JSON is a native data format in many programming languages used in webscraping so it's an easy format to scrape regardless of the tooling.
Parsing JSON
Scraped JSON datasets can be huge, made up of several nested layers of objects and arrays. It's not uncommon to see JSON datasets with 1000+ keys so JSON parsing can quickly become very complex.
There are a few popular ways to deal with large JSON datasets. To start, recursive tools like object-scan and nested-lookup can be used to easily select nested keys:
nested-lookup provides a simple way to lookup nested keys
from nested_lookup import nested_lookup
data = {
"a": {
"b": {
"email": "foo@example.com"
}
}
}
print(nested_lookup('email', data)[0])
"foo@example.com"
object-scan provides a simple way to lookup nested keys
const objectScan = require('object-scan');
const myNestedObject = {
level1: {
level2: {
level3: {
myTargetKey: 'value',
},
},
},
};
const searchTerm = 'myTargetKey';
const result = objectScan([`**.${searchTerm}`], { joined: false })(myNestedObject);
console.log(result);
"value"
For more complex JSON parsing there are specialized query languages that can be used like CSS selectors and XPath are used for HTML:
Both jsonpath and jmespath are available in many languages though differ from each other in syntax and features.
Jsonpath
Jsonpath is more similar to HTML's XPath notation allowing powerful navigation for working with nested keys.
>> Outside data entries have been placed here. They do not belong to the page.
### src/rtl/mem_load_unit_pkg.sv
// rtl/mem_load_unit_pkg.sv - load opcodes and alignment helpers shared by mem_load_unit
// LOAD_LWLR_EN adds LWL/LWR to the set of recognised load opcodes.
package mem_load_unit_pkg;

  typedef logic [5:0] loadOpT;

  localparam loadOpT EXE_LB  = 6'b100000;
  localparam loadOpT EXE_LH  = 6'b100001;
  localparam loadOpT EXE_LWL = 6'b100010;
  localparam loadOpT EXE_LW  = 6'b100011;
  localparam loadOpT EXE_LBU = 6'b100100;
  localparam loadOpT EXE_LHU = 6'b100101;
  localparam loadOpT EXE_LWR = 6'b100110;

  function automatic logic isLoadOp(input loadOpT op);
    case (op)
      EXE_LB, EXE_LBU, EXE_LH, EXE_LHU, EXE_LW: isLoadOp = 1'b1;
`ifdef LOAD_LWLR_EN
      EXE_LWL, EXE_LWR:                         isLoadOp = 1'b1;
`else
`endif
      default:                                  isLoadOp = 1'b0;
    endcase
  endfunction

  // LWL/LWR are unaligned by design and never fault
  function automatic logic isMisaligned(input loadOpT op, input logic [1:0] off);
    case (op)
      EXE_LH, EXE_LHU: isMisaligned = off[0];
      EXE_LW:          isMisaligned = |off;
      default:         isMisaligned = 1'b0;
    endcase
  endfunction

endpackage
===== src/rtl/combiner_pkg.sv =====
// -----------------------------------------------------------------------------
// combiner_pkg
// Line-code timing constants shared by the combiner (transmit) and the
// splitter (receive), the splitter state encoding and a small window helper.
//
// Line code: idle high. Every bit is one low pulse followed by a high gap.
//   short low pulse -> bit 1, long low pulse -> bit 0.
// A high run of IDLE_LEN clocks ends a frame.
// -----------------------------------------------------------------------------
package combiner_pkg;

    // Nominal periods produced by the combiner, in clk cycles.
    localparam int START_LOW_CLKS = 6;   // first pulse of a frame is an ordinary bit
    localparam int ONE_LOW_CLKS   = 6;   // low time of a 1
    localparam int ZERO_LOW_CLKS  = 17;  // low time of a 0
    localparam int BIT_HIGH_CLKS  = 21;  // high gap between bits
    localparam int STOP_HIGH_CLKS = 50;  // high time after the last bit of a frame

    // Default receive windows; wide enough to absorb synchroniser jitter.
    localparam int DEF_SHORT_MIN = 4;
    localparam int DEF_SHORT_MAX = 9;
    localparam int DEF_LONG_MIN  = 13;
    localparam int DEF_LONG_MAX  = 22;
    localparam int DEF_IDLE_LEN  = 40;

    typedef enum logic [1:0] {
        SPL_IDLE   = 2'd0,
        SPL_LOW    = 2'd1,
        SPL_HIGH   = 2'd2,
        SPL_RESYNC = 2'd3
    } splitter_state_t;

    // Inclusive range test on a run length.
    function automatic logic in_window(input int cnt, input int lo, input int hi);
        return (cnt >= lo) && (cnt <= hi);
    endfunction

endpackage


===== src/rtl/splitter_byte_fifo.sv =====
// -----------------------------------------------------------------------------
// byte_fifo
// Synchronous byte FIFO, no fall-through: a byte written into an empty FIFO
// becomes visible on dout the cycle after the push.
// A push is accepted when the FIFO is not full, or when a pop happens in the
// same cycle (the slot being freed is reused). A push that is not accepted is
// silently dropped here; the parent decides how to flag it.
//
// Parameters
//   DEPTH  entries, power of two, >= 2
// Ports
//   clk, rst  clock, asynchronous active-high reset
//   push, din write request and data
//   pop       read request (ignored when empty)
//   dout      head entry (0 after reset)
//   full      level == DEPTH
//   empty     level == 0
//   level     entries held
// -----------------------------------------------------------------------------
module byte_fifo #(
    parameter int DEPTH = 4
) (
    input  logic                       clk,
    input  logic                       rst,
    input  logic                       push,
    input  logic                       pop,
    input  logic [7:0]                 din,
    output logic [7:0]                 dout,
    output logic                       full,
    output logic                       empty,
    output logic [$clog2(DEPTH):0]     level
);

    localparam int AW = $clog2(DEPTH);

    logic [7:0]    mem_q [DEPTH];
    logic [AW-1:0] wr_ptr_q;
    logic [AW-1:0] rd_ptr_q;
    logic [AW:0]   cnt_q;

    logic do_push;
    logic do_pop;

    assign full    = (cnt_q == (AW+1)'(DEPTH));
    assign empty   = (cnt_q == '0);
    assign do_pop  = pop & ~empty;
    assign do_push = push & (~full | do_pop);

    assign dout  = mem_q[rd_ptr_q];
    assign level = cnt_q;

    always_ff @(posedge clk or posedge rst) begin
        if (rst) begin
            for (int i = 0; i < DEPTH; i++) begin
                mem_q[i] <= 8'h00;
            end
            wr_ptr_q <= '0;
            rd_ptr_q <= '0;
            cnt_q    <= '0;
        end else begin
            if (do_push) begin
                mem_q[wr_ptr_q] <= din;
                wr_ptr_q        <= wr_ptr_q + 1'b1;
            end
            if (do_pop) begin
                rd_ptr_q <= rd_ptr_q + 1'b1;
            end
            case ({do_push, do_pop})
                2'b10:   cnt_q <= cnt_q + 1'b1;
                2'b01:   cnt_q <= cnt_q - 1'b1;
                default: cnt_q <= cnt_q;
            endcase
        end
    end

endmodule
In particular, the ..
selector (equivalent to XPath's //
) is great for working with unreliable JSON structures.
from jsonpath_ng import jsonpath, parse
data = {
"data": {
"info": {
"products": [
{"price": 1, "_type": "product", "id": "123"},
{"price": 2, "_type": "product", "id": "345"}
]
}
}
}
# select recursively for "products" key and the "price" key of each product
jsonpath_expr = parse('$..products[*].price')
for match in jsonpath_expr.find(data):
print(match.value)
# will print: 1, 2
Jmespath
On the other hand, while Jmespath doesn't support recursive selection it has powerful data reshaping capabilities:
import jmespath
data = {
"data": {
"info": {
"products": [
{"price": {"usd": 1}, "_type": "product", "id": "123"},
{"price": {"usd": 2}, "_type": "product", "id": "345"}
]
}
}
}
# easily reshape nested dataset to flat structure:
jmespath.search("data.info.products[*].{id:id, price:price.usd}", data)
[
{'id': '123', 'price': 1},
{'id': '345', 'price': 2}
]
Both of these tools are very popular in modern web scraping when it comes to JSON data parsing.